While our papers provide the details of methods, more is needed to guide how to use them in new applications, especially for the pre-training for each purpose. Here are guides based on the experiences and the information found afterward.

CAUTION: This guide does not provide complete information covering many use cases because we are not working on many applications. Therefore, it is subject to change according to the new information/experience gained.
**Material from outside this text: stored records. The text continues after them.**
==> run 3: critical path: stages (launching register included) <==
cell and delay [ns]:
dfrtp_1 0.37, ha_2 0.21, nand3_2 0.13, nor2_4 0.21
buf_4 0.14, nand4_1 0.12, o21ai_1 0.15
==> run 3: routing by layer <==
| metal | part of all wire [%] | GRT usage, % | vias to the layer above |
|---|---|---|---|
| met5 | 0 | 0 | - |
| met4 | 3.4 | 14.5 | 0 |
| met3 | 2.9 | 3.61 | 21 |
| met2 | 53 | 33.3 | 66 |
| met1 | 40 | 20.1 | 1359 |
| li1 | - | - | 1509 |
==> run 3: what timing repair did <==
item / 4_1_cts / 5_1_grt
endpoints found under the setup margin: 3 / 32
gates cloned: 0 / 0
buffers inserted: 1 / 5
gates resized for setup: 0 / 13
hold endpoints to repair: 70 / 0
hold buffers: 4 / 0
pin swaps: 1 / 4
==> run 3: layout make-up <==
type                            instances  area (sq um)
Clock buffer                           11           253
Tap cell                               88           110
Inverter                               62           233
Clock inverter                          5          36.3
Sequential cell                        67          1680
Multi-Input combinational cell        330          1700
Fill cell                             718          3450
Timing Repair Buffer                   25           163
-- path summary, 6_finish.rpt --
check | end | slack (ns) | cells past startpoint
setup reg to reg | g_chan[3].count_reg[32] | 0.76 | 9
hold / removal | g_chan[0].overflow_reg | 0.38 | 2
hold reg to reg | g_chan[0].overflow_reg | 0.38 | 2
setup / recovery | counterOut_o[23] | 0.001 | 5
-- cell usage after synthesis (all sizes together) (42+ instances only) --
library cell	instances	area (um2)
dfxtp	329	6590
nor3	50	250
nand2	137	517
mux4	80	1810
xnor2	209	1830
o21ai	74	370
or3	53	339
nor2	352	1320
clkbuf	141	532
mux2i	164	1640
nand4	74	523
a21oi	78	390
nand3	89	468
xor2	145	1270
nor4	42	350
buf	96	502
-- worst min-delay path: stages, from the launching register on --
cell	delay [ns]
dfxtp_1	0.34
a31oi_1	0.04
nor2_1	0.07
[src/rtl/reg_read_stage.sv]
// Register-read stage: 8x16 register file, pending scoreboard, registered operands to execute.
// Optional write-through bypass from write-back is enabled with `define RF_BYPASS_EN.
module reg_read_stage #(
  parameter int DATA_W = 16,
  parameter int ADDR_W = 3,
  parameter int NREGS  = 1 << ADDR_W,
  parameter int OP_W   = 16
) (
  input  logic              clk,
  input  logic              reset,
  input  logic              in_valid,
  output logic              in_ready,
  input  logic [ADDR_W-1:0] in_rs1,
  input  logic [ADDR_W-1:0] in_rs2,
  input  logic [ADDR_W-1:0] in_rd,
  input  logic              in_rd_we,
  input  logic [OP_W-1:0]   in_op,
  input  logic              wb_en,
  input  logic [ADDR_W-1:0] wb_addr,
  input  logic [DATA_W-1:0] wb_data,
  output logic              out_valid,
  input  logic              out_ready,
  output logic [DATA_W-1:0] out_rs1_data,
  output logic [DATA_W-1:0] out_rs2_data,
  output logic [ADDR_W-1:0] out_rd,
  output logic              out_rd_we,
  output logic [OP_W-1:0]   out_op
);

  logic [DATA_W-1:0] rf_q [NREGS];
  logic [NREGS-1:0]  pend_q, pend_d;
  logic [NREGS-1:0]  wb_clr, pend_eff;
  logic [DATA_W-1:0] rs1_val, rs2_val;
  logic              hazard, accept;

  logic              vld_q;
  logic [DATA_W-1:0] rs1_q, rs2_q;
  logic [ADDR_W-1:0] rd_q;
  logic              we_q;
  logic [OP_W-1:0]   op_q;

  always_comb begin
    wb_clr = '0;
    if (wb_en) wb_clr[wb_addr] = 1'b1;
  end

`ifdef RF_BYPASS_EN
  // A register being written back this cycle is already resolved.
  always_comb begin
    pend_eff = pend_q & ~wb_clr;
    rs1_val  = wb_clr[in_rs1] ? wb_data : rf_q[in_rs1];
    rs2_val  = wb_clr[in_rs2] ? wb_data : rf_q[in_rs2];
  end
`else
  always_comb begin
    pend_eff = pend_q;
    rs1_val  = rf_q[in_rs1];
    rs2_val  = rf_q[in_rs2];
  end
`endif

  always_comb begin
    hazard = pend_eff[in_rs1] | pend_eff[in_rs2]
           | (in_rd_we & pend_eff[in_rd]);
    in_ready = !reset && !hazard && (!vld_q || out_ready);
    accept = in_valid && in_ready;
  end

  // Set on accept overrides a same-cycle clear.
  always_comb begin
    pend_d = pend_q & ~wb_clr;
    if (accept && in_rd_we) pend_d[in_rd] = 1'b1;
  end

  always_ff @(posedge clk) begin
    if (reset) begin
      for (int i = 0; i < NREGS; i++) rf_q[i] <= '0;
      pend_q <= '0;
      vld_q  <= 1'b0;
      rs1_q  <= '0;
      rs2_q  <= '0;
      rd_q   <= '0;
      we_q   <= 1'b0;
      op_q   <= '0;
    end else begin
      if (wb_en) rf_q[wb_addr] <= wb_data;
      pend_q <= pend_d;
      if (accept) begin
        vld_q <= 1'b1;
        rs1_q <= rs1_val;
        rs2_q <= rs2_val;
        rd_q  <= in_rd;
        we_q  <= in_rd_we;
        op_q  <= in_op;
      end else if (out_ready) begin
        vld_q <= 1'b0;
      end
    end
  end

  assign out_valid    = vld_q;
  assign out_rs1_data = rs1_q;
  assign out_rs2_data = rs2_q;
  assign out_rd       = rd_q;
  assign out_rd_we    = we_q;
  assign out_op       = op_q;

endmodule
### config.mk
export PLATFORM = sky130hd
export DESIGN_NAME = ex_mem_pipe_stage_flat
export DESIGN_NICKNAME = d
export VERILOG_FILES = /design/src/rtl/ex_mem_pipe_stage_if.sv /design/src/rtl/ex_mem_pipe_stage.sv /design/src/flat_wrapper.sv
export SDC_FILE = /design/constraint.sdc
export NUM_CORES = 1
export LEC_CHECK = 0
export CORE_MARGIN = 8
export CORE_UTILIZATION = 51
export DETAILED_ROUTE_END_ITERATION = 16
export PLACE_DENSITY_LB_ADDON = 0.3
export SYNTH_ARGS = -nofsm -noshare
export SYNTH_HDL_FRONTEND = slang
export SYNTH_SLANG_ARGS = --single-unit
### constraint.sdc
create_clock -name clk -period 2.5 [get_ports clk]
set_input_delay 0.5 -clock clk [delete_from_list [all_inputs] [get_ports clk]]
set_output_delay 0.5 -clock clk [all_outputs]
set_load 0.05 [all_outputs]
### src/rtl/ex_mem_pipe_stage_if.sv
// ex_mem_pipe_stage_if
//   EX -> MEM handshake bundle for the EX/MEM pipeline stage.
//   Input side : in_valid/in_ready plus the EX result fields (*_in).
//   Output side: out_valid/out_ready plus the registered copies (*_out).
//   slave  : stage view (consumes *_in, drives *_out and in_ready).
//   master : environment view (drives *_in and out_ready).
interface ex_mem_pipe_stage_if #(
  parameter int RES_W   = 64,
  parameter int RT_W    = 32,
  parameter int DEST_W  = 5,
  parameter int WB_W    = 4,
  parameter int MEM_W   = 3,
  parameter int FLOAT_W = 2
);
  logic               in_valid;
  logic               in_ready;
  logic [WB_W-1:0]    wb_in;
  logic [MEM_W-1:0]   mem_in;
  logic [FLOAT_W-1:0] float_in;
  logic [RES_W-1:0]   alu_res_in;
  logic [RT_W-1:0]    rt_data_in;
  logic [DEST_W-1:0]  dest_in;
  logic               alu_mem_read_in;
  logic               alu_mem_write_in;
  logic               alu_RegWrite_in;

  logic               out_valid;
  logic               out_ready;
  logic [WB_W-1:0]    wb_out;
  logic [MEM_W-1:0]   mem_out;
  logic [FLOAT_W-1:0] float_out;
  logic [RES_W-1:0]   alu_res_out;
  logic [RT_W-1:0]    rt_data_out;
  logic [DEST_W-1:0]  dest_out;
  logic               alu_mem_read_out;
  logic               alu_mem_write_out;
  logic               alu_RegWrite_out;

  modport slave (
    input  in_valid, wb_in, mem_in, float_in, alu_res_in, rt_data_in, dest_in,
           alu_mem_read_in, alu_mem_write_in, alu_RegWrite_in, out_ready,
    output in_ready, out_valid, wb_out, mem_out, float_out, alu_res_out,
           rt_data_out, dest_out, alu_mem_read_out, alu_mem_write_out,
           alu_RegWrite_out
  );

  modport master (
    output in_valid, wb_in, mem_in, float_in, alu_res_in, rt_data_in, dest_in,
           alu_mem_read_in, alu_mem_write_in, alu_RegWrite_in, out_ready,
    input  in_ready, out_valid, wb_out, mem_out, float_out, alu_res_out,
           rt_data_out, dest_out, alu_mem_read_out, alu_mem_write_out,
           alu_RegWrite_out
  );
endinterface

### src/rtl/ex_mem_pipe_stage.sv
// ex_mem_pipe_stage
//   EX/MEM pipeline register with valid/ready handshake and a 2-entry skid
//   buffer (main + skid), so a drop of out_ready costs no throughput.
//   Ports:
//     clk, rst_n : clock, synchronous active-low reset
//     flush      : drops all held beats and the same-cycle input
//     bus        : ex_mem_pipe_stage_if.slave (input beat / output beat)
//     stall_cnt  : saturating count of cycles with out_valid & !out_ready
//   in_ready is a register (never combinational from out_ready); control
//   strobes are squashed to 0 whenever no beat is presented.
module ex_mem_pipe_stage #(
  parameter int RES_W   = 64,
  parameter int RT_W    = 32,
  parameter int DEST_W  = 5,
  parameter int WB_W    = 4,
  parameter int MEM_W   = 3,
  parameter int FLOAT_W = 2,
  parameter int CNT_W   = 16
) (
  input  logic              clk,
  input  logic              rst_n,
  input  logic              flush,
  ex_mem_pipe_stage_if.slave bus,
  output logic [CNT_W-1:0]  stall_cnt
);

  typedef struct packed {
    logic [WB_W-1:0]    wb;
    logic [MEM_W-1:0]   mem;
    logic [FLOAT_W-1:0] flt;
    logic [RES_W-1:0]   res;
    logic [RT_W-1:0]    rt;
    logic [DEST_W-1:0]  dest;
    logic               rd;
    logic               wr;
    logic               rw;
  } beat_t;

  // State bits are {main_valid, skid_valid}.
  typedef enum logic [1:0] {
    EMPTY = 2'b00,
    FULL  = 2'b10,
    SKID  = 2'b11
  } state_t;

  state_t           st_q;
  beat_t            main_q, skid_q, in_beat;
  logic             rdy_q;
  logic [CNT_W-1:0] cnt_q;
  logic             main_vld, accept, pop;

  assign in_beat = '{
    wb:   bus.wb_in,
    mem:  bus.mem_in,
    flt:  bus.float_in,
    res:  bus.alu_res_in,
    rt:   bus.rt_data_in,
    dest: bus.dest_in,
    rd:   bus.alu_mem_read_in,
    wr:   bus.alu_mem_write_in,
    rw:   bus.alu_RegWrite_in
  };

  assign main_vld = st_q[1];
  assign accept   = bus.in_valid & rdy_q;
  assign pop      = main_vld & bus.out_ready;

  always_ff @(posedge clk) begin
    if (!rst_n) begin
      st_q   <= EMPTY;
      main_q <= '0;
      skid_q <= '0;
      rdy_q  <= 1'b0;  // ready rises on the first edge out of reset
      cnt_q  <= '0;
    end else begin
      if (main_vld && !bus.out_ready && !flush && cnt_q != '1)
        cnt_q <= cnt_q + 1'b1;

      if (flush) begin
        st_q  <= EMPTY;
        rdy_q <= 1'b1;
      end else begin
        rdy_q <= 1'b1;
        case (st_q)
          EMPTY: begin
            if (accept) begin
              main_q <= in_beat;
              st_q   <= FULL;
            end
          end
          FULL: begin
            if (accept && pop) begin
              main_q <= in_beat;
            end else if (accept) begin
              // Beat arrived as the consumer stalled: park it in skid.
              skid_q <= in_beat;
              st_q   <= SKID;
              rdy_q  <= 1'b0;
            end else if (pop) begin
              st_q <= EMPTY;
            end
          end
          SKID: begin
            if (pop) begin
              main_q <= skid_q;
              st_q   <= FULL;
            end else begin
              rdy_q <= 1'b0;
            end
          end
          default: st_q <= EMPTY;
        endcase
      end
    end
  end

  assign bus.in_ready          = rdy_q;
  assign bus.out_valid         = main_vld;
  assign bus.alu_res_out       = main_q.res;
  assign bus.rt_data_out       = main_q.rt;
  assign bus.dest_out          = main_q.dest;
  assign bus.float_out         = main_q.flt;
  // Bubbles must not trigger memory or register-file side effects.
  assign bus.wb_out            = main_vld ? main_q.wb  : '0;
  assign bus.mem_out           = main_vld ? main_q.mem : '0;
  assign bus.alu_mem_read_out  = main_vld & main_q.rd;
  assign bus.alu_mem_write_out = main_vld & main_q.wr;
  assign bus.alu_RegWrite_out  = main_vld & main_q.rw;
  assign stall_cnt             = cnt_q;

endmodule

### src/flat_wrapper.sv
// flat-port wrapper written by rule: the top's interface ports become plain ports
module ex_mem_pipe_stage_flat 
#(
  parameter int RES_W   = 64,
  parameter int RT_W    = 32,
  parameter int DEST_W  = 5,
  parameter int WB_W    = 4,
  parameter int MEM_W   = 3,
  parameter int FLOAT_W = 2,
  parameter int CNT_W   = 16
)
  (clk, rst_n, flush, stall_cnt, bus_in_valid, bus_wb_in, bus_mem_in, bus_float_in, bus_alu_res_in, bus_rt_data_in, bus_dest_in, bus_alu_mem_read_in, bus_alu_mem_write_in, bus_alu_RegWrite_in, bus_out_ready, bus_in_ready, bus_out_valid, bus_wb_out, bus_mem_out, bus_float_out, bus_alu_res_out, bus_rt_data_out, bus_dest_out, bus_alu_mem_read_out, bus_alu_mem_write_out, bus_alu_RegWrite_out);
  ex_mem_pipe_stage_if #(.RES_W(RES_W), .RT_W(RT_W), .DEST_W(DEST_W), .WB_W(WB_W), .MEM_W(MEM_W), .FLOAT_W(FLOAT_W)) bus_i ();
  input  logic clk;
  input  logic rst_n;
  input  logic flush;
  output logic [CNT_W-1:0] stall_cnt;
  input wire logic [$bits(bus_i.in_valid)-1:0] bus_in_valid;
  input wire logic [$bits(bus_i.wb_in)-1:0] bus_wb_in;
  input wire logic [$bits(bus_i.mem_in)-1:0] bus_mem_in;
  input wire logic [$bits(bus_i.float_in)-1:0] bus_float_in;
  input wire logic [$bits(bus_i.alu_res_in)-1:0] bus_alu_res_in;
  input wire logic [$bits(bus_i.rt_data_in)-1:0] bus_rt_data_in;
  input wire logic [$bits(bus_i.dest_in)-1:0] bus_dest_in;
  input wire logic [$bits(bus_i.alu_mem_read_in)-1:0] bus_alu_mem_read_in;
  input wire logic [$bits(bus_i.alu_mem_write_in)-1:0] bus_alu_mem_write_in;
  input wire logic [$bits(bus_i.alu_RegWrite_in)-1:0] bus_alu_RegWrite_in;
  input wire logic [$bits(bus_i.out_ready)-1:0] bus_out_ready;
  output wire logic [$bits(bus_i.in_ready)-1:0] bus_in_ready;
  output wire logic [$bits(bus_i.out_valid)-1:0] bus_out_valid;
  output wire logic [$bits(bus_i.wb_out)-1:0] bus_wb_out;
  output wire logic [$bits(bus_i.mem_out)-1:0] bus_mem_out;
  output wire logic [$bits(bus_i.float_out)-1:0] bus_float_out;
  output wire logic [$bits(bus_i.alu_res_out)-1:0] bus_alu_res_out;
  output wire logic [$bits(bus_i.rt_data_out)-1:0] bus_rt_data_out;
  output wire logic [$bits(bus_i.dest_out)-1:0] bus_dest_out;
  output wire logic [$bits(bus_i.alu_mem_read_out)-1:0] bus_alu_mem_read_out;
  output wire logic [$bits(bus_i.alu_mem_write_out)-1:0] bus_alu_mem_write_out;
  output wire logic [$bits(bus_i.alu_RegWrite_out)-1:0] bus_alu_RegWrite_out;
  assign bus_i.in_valid = bus_in_valid;
  assign bus_i.wb_in = bus_wb_in;
  assign bus_i.mem_in = bus_mem_in;
  assign bus_i.float_in = bus_float_in;
  assign bus_i.alu_res_in = bus_alu_res_in;
  assign bus_i.rt_data_in = bus_rt_data_in;
  assign bus_i.dest_in = bus_dest_in;
  assign bus_i.alu_mem_read_in = bus_alu_mem_read_in;
  assign bus_i.alu_mem_write_in = bus_alu_mem_write_in;
  assign bus_i.alu_RegWrite_in = bus_alu_RegWrite_in;
  assign bus_i.out_ready = bus_out_ready;
  assign bus_in_ready = bus_i.in_ready;
  assign bus_out_valid = bus_i.out_valid;
  assign bus_wb_out = bus_i.wb_out;
  assign bus_mem_out = bus_i.mem_out;
  assign bus_float_out = bus_i.float_out;
  assign bus_alu_res_out = bus_i.alu_res_out;
  assign bus_rt_data_out = bus_i.rt_data_out;
  assign bus_dest_out = bus_i.dest_out;
  assign bus_alu_mem_read_out = bus_i.alu_mem_read_out;
  assign bus_alu_mem_write_out = bus_i.alu_mem_write_out;
  assign bus_alu_RegWrite_out = bus_i.alu_RegWrite_out;
  ex_mem_pipe_stage #(.RES_W(RES_W), .RT_W(RT_W), .DEST_W(DEST_W), .WB_W(WB_W), .MEM_W(MEM_W), .FLOAT_W(FLOAT_W), .CNT_W(CNT_W)) u_core (.clk(clk), .rst_n(rst_n), .flush(flush), .bus(bus_i), .stall_cnt(stall_cnt));
endmodule
[src/rtl/sync_r2w_ptr.sv]
// sync_r2w_ptr: carries the Gray read pointer of an async FIFO into the write
// clock domain, converts it to binary and derives registered fill level,
// full and almost-full flags. Also flags illegal multi-bit Gray steps, which
// point to a CDC or pointer-generation fault upstream.
module sync_r2w_ptr #(
    parameter int DEPTH     = 8,
    parameter int STAGES    = 2,
    parameter int AFULL_LVL = 6,
    localparam int AW       = $clog2(DEPTH),
    localparam int PW       = AW + 1
) (
    input  logic          w_clk,
    input  logic          rst_n,
    input  logic [PW-1:0] rptr,
    input  logic [PW-1:0] wptr_bin,
    input  logic          err_clr,
    output logic [PW-1:0] wsync_ptr,
    output logic [PW-1:0] rptr_bin_sync,
    output logic          rd_adv,
    output logic [PW-1:0] wlevel,
    output logic          w_full,
    output logic          w_afull,
    output logic          gray_err
);

    // Gray to binary: each binary bit is the XOR of all Gray bits at or above it.
    function automatic logic [PW-1:0] gray2bin(input logic [PW-1:0] g);
        logic [PW-1:0] b;
        b[PW-1] = g[PW-1];
        for (int i = PW - 2; i >= 0; i--) begin
            b[i] = b[i+1] ^ g[i];
        end
        return b;
    endfunction

    // Number of set bits; a legal Gray step differs in at most one bit.
    function automatic int popcount(input logic [PW-1:0] v);
        int cnt;
        cnt = 0;
        for (int i = 0; i < PW; i++) begin
            cnt = cnt + int'(v[i]);
        end
        return cnt;
    endfunction

    logic [PW-1:0] r_sync [STAGES];
    logic [PW-1:0] r_prev_g;
    logic          r_gray_err;

    logic [PW-1:0] w_rbin;
    logic [PW-1:0] w_level;
    logic          w_full_nxt;
    logic          w_afull_nxt;
    logic          w_viol;
    logic          w_gray_err_nxt;

    // The synchronized pointer is the last flop of the chain, with no logic after it.
    assign wsync_ptr = r_sync[STAGES-1];

    // Next-state level/flags from one converted pointer so the three outputs always agree.
    always_comb begin
        w_rbin      = gray2bin(wsync_ptr);
        w_level     = wptr_bin - w_rbin;
        w_full_nxt  = (wptr_bin[AW] != w_rbin[AW]) &&
                      (wptr_bin[AW-1:0] == w_rbin[AW-1:0]);
        w_afull_nxt = (w_level >= PW'(AFULL_LVL));
        w_viol      = (popcount(wsync_ptr ^ r_prev_g) > 32'sd1);
        if (w_viol) begin
            w_gray_err_nxt = 1'b1;
        end else if (err_clr) begin
            w_gray_err_nxt = 1'b0;
        end else begin
            w_gray_err_nxt = r_gray_err;
        end
    end

    // Plain flop chain moving the read-domain Gray pointer into w_clk.
    always_ff @(posedge w_clk or negedge rst_n) begin
        if (!rst_n) begin
            for (int i = 0; i < STAGES; i++) begin
                r_sync[i] <= {PW{1'b0}};
            end
        end else begin
            r_sync[0] <= rptr;
            for (int i = 1; i < STAGES; i++) begin
                r_sync[i] <= r_sync[i-1];
            end
        end
    end

    // Registered binary pointer, advance pulse, occupancy, flags and sticky error.
    always_ff @(posedge w_clk or negedge rst_n) begin
        if (!rst_n) begin
            r_prev_g      <= {PW{1'b0}};
            rptr_bin_sync <= {PW{1'b0}};
            rd_adv        <= 1'b0;
            wlevel        <= {PW{1'b0}};
            w_full        <= 1'b0;
            w_afull       <= 1'b0;
            r_gray_err    <= 1'b0;
        end else begin
            r_prev_g      <= wsync_ptr;
            rptr_bin_sync <= w_rbin;
            rd_adv        <= (wsync_ptr != r_prev_g);
            wlevel        <= w_level;
            w_full        <= w_full_nxt;
            w_afull       <= w_afull_nxt;
            r_gray_err    <= w_gray_err_nxt;
        end
    end

    assign gray_err = r_gray_err;

endmodule
[src/rtl/multicycle_controller_if.sv]
// Control bus between the multicycle MIPS controller and its datapath.
// master = controller side, slave = datapath side.
interface multicycle_controller_if;
    logic [5:0] op;
    logic [5:0] funct;
    logic [4:0] rt;
    logic       zero;
    logic       memready;

    logic       iord;
    logic       memwrite;
    logic       irwrite;
    logic       pcwrite;
    logic [1:0] pcsrc;
    logic       alusrca;
    logic [1:0] alusrcb;
    logic [2:0] alucontrol;
    logic       regdst;
    logic       memtoreg;
    logic       regwrite;
    logic       illegal;
    logic       memerr;

    modport master (
        input  op, funct, rt, zero, memready,
        output iord, memwrite, irwrite, pcwrite, pcsrc, alusrca, alusrcb,
               alucontrol, regdst, memtoreg, regwrite, illegal, memerr
    );

    modport slave (
        output op, funct, rt, zero, memready,
        input  iord, memwrite, irwrite, pcwrite, pcsrc, alusrca, alusrcb,
               alucontrol, regdst, memtoreg, regwrite, illegal, memerr
    );
endinterface
`src/rtl/bus_sync_pkg.sv`:
```
// Shared definitions for the bus_sync_rx receiver slice.
//   state_t          : receiver FSM encoding (IDLE / SETTLE / HOLD)
//   CNT_W            : width of the settle-window down-counter
//   *_MIN / *_MAX    : legal ranges of the receiver parameters
//   settle_load()    : counter preload for a given settle window length
package bus_sync_pkg;

    typedef enum logic [1:0] {
        IDLE   = 2'd0,
        SETTLE = 2'd1,
        HOLD   = 2'd2
    } state_t;

    localparam int CNT_W = 4;

    localparam int SYNC_STAGES_MIN   = 2;
    localparam int SYNC_STAGES_MAX   = 4;
    localparam int SETTLE_CYCLES_MIN = 1;
    localparam int SETTLE_CYCLES_MAX = 15;

    // The counter is loaded on the IDLE->SETTLE edge and the capture happens
    // on the cycle it reads zero, so a window of N cycles preloads N-1.
    function automatic logic [CNT_W-1:0] settle_load(input int settle_cycles);
        return CNT_W'(settle_cycles - 1);
    endfunction

endpackage

```
`src/rtl/bus_sync_rx_sync_chain.sv`:
```
// N-flop synchronizer for the request toggle.
//   clk : destination clock
//   rst : synchronous active-high reset, clears every stage
//   d   : asynchronous input
//   q   : synchronized output (last stage)
// The stage register carries the same attributes as the bus false-path flop
// so the tools neither duplicate it, fold it into a shift-register primitive,
// nor optimise it away. The instance name (u_req_sync in the top) is what the
// timing constraint on req_tog_in refers to.
module sync_chain #(
    parameter int WIDTH  = 1,
    parameter int STAGES = 2
) (
    input  logic             clk,
    input  logic             rst,
    input  logic [WIDTH-1:0] d,
    output logic [WIDTH-1:0] q
);

    (* async_reg = "true", shreg_extract = "no", dont_touch = "true", keep = "true" *)
    logic [WIDTH-1:0] stage [STAGES];

    always_ff @(posedge clk) begin
        if (rst) begin
            for (int i = 0; i < STAGES; i++) begin
                stage[i] <= '0;
            end
        end else begin
            stage[0] <= d;
            for (int i = 1; i < STAGES; i++) begin
                stage[i] <= stage[i-1];
            end
        end
    end

    assign q = stage[STAGES-1];

endmodule

```
`src/rtl/bus_sync_rx.sv`:
```
// Destination-domain receiver for a toggle-request / toggle-acknowledge bus
// crossing. The sender holds data_in stable and flips req_tog_in once per
// word; this block synchronizes the toggle, waits a settle window, captures
// data_in and offers it on a valid/ready port, then flips ack_tog_out.
//   clk, rst      : destination clock, synchronous active-high reset
//   req_tog_in    : asynchronous request toggle from the sender
//   data_in       : bus from the false-path flop, sampled after settling
//   data_out      : captured word, stable while out_valid is high
//   out_valid     : data_out holds an unconsumed word
//   out_ready     : consumer accepts the word (ignored while out_valid=0)
//   ack_tog_out   : acknowledge toggle back to the sender
//   busy          : FSM is not in IDLE (registered)
//   protocol_err  : sticky, a request edge arrived while not IDLE
//
// Handshake: a word transfers on any rising clk edge where out_valid and
// out_ready are both high. out_valid is a pure register output and never
// depends combinationally on out_ready; once raised it stays high, with
// data_out frozen, until that transfer edge.
//
// Legal parameter ranges: SYNC_STAGES 2..4, SETTLE_CYCLES 1..15 (see package).
module bus_sync_rx
    import bus_sync_pkg::*;
#(
    parameter int WIDTH         = 32,
    parameter int SYNC_STAGES   = 2,
    parameter int SETTLE_CYCLES = 2
) (
    input  logic             clk,
    input  logic             rst,
    input  logic             req_tog_in,
    input  logic [WIDTH-1:0] data_in,
    output logic [WIDTH-1:0] data_out,
    output logic             out_valid,
    input  logic             out_ready,
    output logic             ack_tog_out,
    output logic             busy,
    output logic             protocol_err
);

    logic             req_s;
    logic             req_prev;
    logic             req_edge;
    state_t           state;
    logic [CNT_W-1:0] cnt;

    sync_chain #(
        .WIDTH  (1),
        .STAGES (SYNC_STAGES)
    ) u_req_sync (
        .clk (clk),
        .rst (rst),
        .d   (req_tog_in),
        .q   (req_s)
    );

    // Any change of the synchronized toggle is one request.
    assign req_edge = req_s ^ req_prev;

    always_ff @(posedge clk) begin
        if (rst) begin
            req_prev     <= 1'b0;
            state        <= IDLE;
            cnt          <= '0;
            data_out     <= '0;
            out_valid    <= 1'b0;
            ack_tog_out  <= 1'b0;
            busy         <= 1'b0;
            protocol_err <= 1'b0;
        end else begin
            // req_prev follows req_s unconditionally, so an edge dropped as a
            // protocol error is consumed here and never reappears later.
            req_prev <= req_s;

            case (state)
                IDLE: begin
                    if (req_edge) begin
                        state <= SETTLE;
                        cnt   <= settle_load(SETTLE_CYCLES);
                        busy  <= 1'b1;
                    end
                end

                SETTLE: begin
                    if (req_edge) begin
                        protocol_err <= 1'b1;
                    end
                    if (cnt != '0) begin
                        cnt <= cnt - CNT_W'(1);
                    end else begin
                        data_out  <= data_in;
                        out_valid <= 1'b1;
                        state     <= HOLD;
                    end
                end

                HOLD: begin
                    // An edge coincident with the handshake is still an
                    // error: the sender could not have seen this ack yet.
                    if (req_edge) begin
                        protocol_err <= 1'b1;
                    end
                    if (out_ready) begin
                        out_valid   <= 1'b0;
                        ack_tog_out <= ~ack_tog_out;
                        state       <= IDLE;
                        busy        <= 1'b0;
                    end
                end

                default: begin
                    state     <= IDLE;
                    out_valid <= 1'b0;
                    busy      <= 1'b0;
                end
            endcase
        end
    end

endmodule

```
1. Transfer learning only, no pre-training

If you load the pre-trained weight and use the encoder for fine-tuning as a feature extractor, you may choose a weight from "Pre-trained/Fine-tuned Weights":

  • "M2D-AS fine-tuned on AS2M" or "M2D/0.7 fine-tuned on AS2M" -- If your application setting is closer to the AudioSet ontology, including typical audio tagging (AT), sound event detection (SED), and audio captioning.
  • "M2D-AS fine-tuned on AS2M@32kHz" -- If application data needs higher frequency.
  • "M2D/0.7", "M2D/0.6", "M2D-AS", or "M2D-AS@32kHz" -- General-purpose weights. If the application domain is far from AudioSet, such as medical or industrial (e.g., factory) sound, or if it is uncertain.
  • "M2D-S" -- Weights for speech tasks.

2. Pre-training on your data

2.1 Pre-training strategy choice

Effective pre-training depends on the available dataset and computing resources.

chart

Possible choices:

  • Used the fL (AudioSet or LibriSpeech pre-trained weights) as they are -- The provided weights could be effective.
  • Pre-training on XLd (a large in-domain dataset) from scratch -- As in speech, in-domain pre-training may be possible.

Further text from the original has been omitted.